10 million people are infected with tuberculosis each year and 1 million die from it. BCG undoubtedly one of the most widely used vaccines in the world is given to children to protect them against tuberculosis.  However, with time, the BCG vaccine becomes less effective. To compensate for BCG’s decreasing effectiveness over time, researchers have used an antibody that blocks the IL-10 protein.

BCG Vaccine

BCG Vaccine

Read Also: BCG: Vaccination Against TB Effective for Other Viral Infections

Researchers at the Texas Biomedical Research Institute have just demonstrated in an animal model that adding an antibody to this vaccine will significantly improve its long-term effectiveness. Their work has been published in the Journal of Immunology.

BCG’s effectiveness decreases with age

Tuberculosis kills one million people a year, and more than 10 million are infected with Mycobacterium tuberculosis which primarily attacks the lungs. The weapons against this disease are antibiotics, but above all a vaccine, the BCG, vaccine is used to prevent it. Unfortunately, the effectiveness of this vaccine, which is widely used to protect children, decreases with age. Researchers are trying to remedy this.

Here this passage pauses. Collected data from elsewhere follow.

==> config.mk <==
export PLATFORM = sky130hd
export DESIGN_NAME = gray2bin_tracker_flat
export DESIGN_NICKNAME = d
export VERILOG_FILES = /design/src/rtl/gray2bin_tracker_if.sv /design/src/rtl/gray2bin_tracker.sv /design/src/flat_wrapper.sv
export SDC_FILE = /design/constraint.sdc
export NUM_CORES = 1
export LEC_CHECK = 0
export ABC_AREA = 1
export BUFFER_PORTS_ARGS = -buffer_cell sky130_fd_sc_hd__buf_4
export CORE_UTILIZATION = 55
export DETAILED_ROUTE_END_ITERATION = 8
export GPL_TIMING_DRIVEN = 0
export PLACE_DENSITY_LB_ADDON = 0.1
export SETUP_SLACK_MARGIN = 0.05
export SLEW_MARGIN = 20
export SYNTH_ARGS = -nofsm -noshare
export SYNTH_HDL_FRONTEND = slang
export SYNTH_SLANG_ARGS = --single-unit
==> constraint.sdc <==
create_clock -name clk -period 4.5 [get_ports clk]
set_clock_uncertainty 0.05 [all_clocks]
set_input_delay 0.45 -clock clk [delete_from_list [all_inputs] [get_ports clk]]
set_output_delay 0.45 -clock clk [all_outputs]
set_load 0.02 [all_outputs]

To accomplish this, the author of the Texas Biomedical Research paper, Joanne Turner, became interested in one molecule, interleukin-10 (IL-10), and its role in tuberculosis: although IL-10 helps reduce the inflammation associated with infection, according to Joanne Turner, IL-10 can also do more harm than good and can even cause tuberculosis infection. Hence the idea of blocking and removing IL-10, which has the effect of better controlling the TB infection. But most of all, the idea of blocking IL-10 at the same time as administering the BCG vaccine.

Read Also: The BCG a Tuberculosis Vaccine Boosts Immune Cells and Reduces Risk of Other Infections

An antibody that blocks IL-10

To achieve this, the research team used an antibody that targets the host, not the pathogen, and blocks IL-10. In animal models, this system provided better control of the infection. “By briefly blocking IL-10 while administering the vaccine, it allows the vaccine and the immune system to do their job of creating long-lasting memory immune cells,” explains Joanne Turner, adding, “We are very excited to be able to reverse the declining efficacy of BCG by combining it with a single dose of host-directed therapy, making it very practical to be used clinically.”

Following these promising results in laboratory tests with mice, the next step is to see if this combination is effective in non-human primates. Before considering clinical trials in humans.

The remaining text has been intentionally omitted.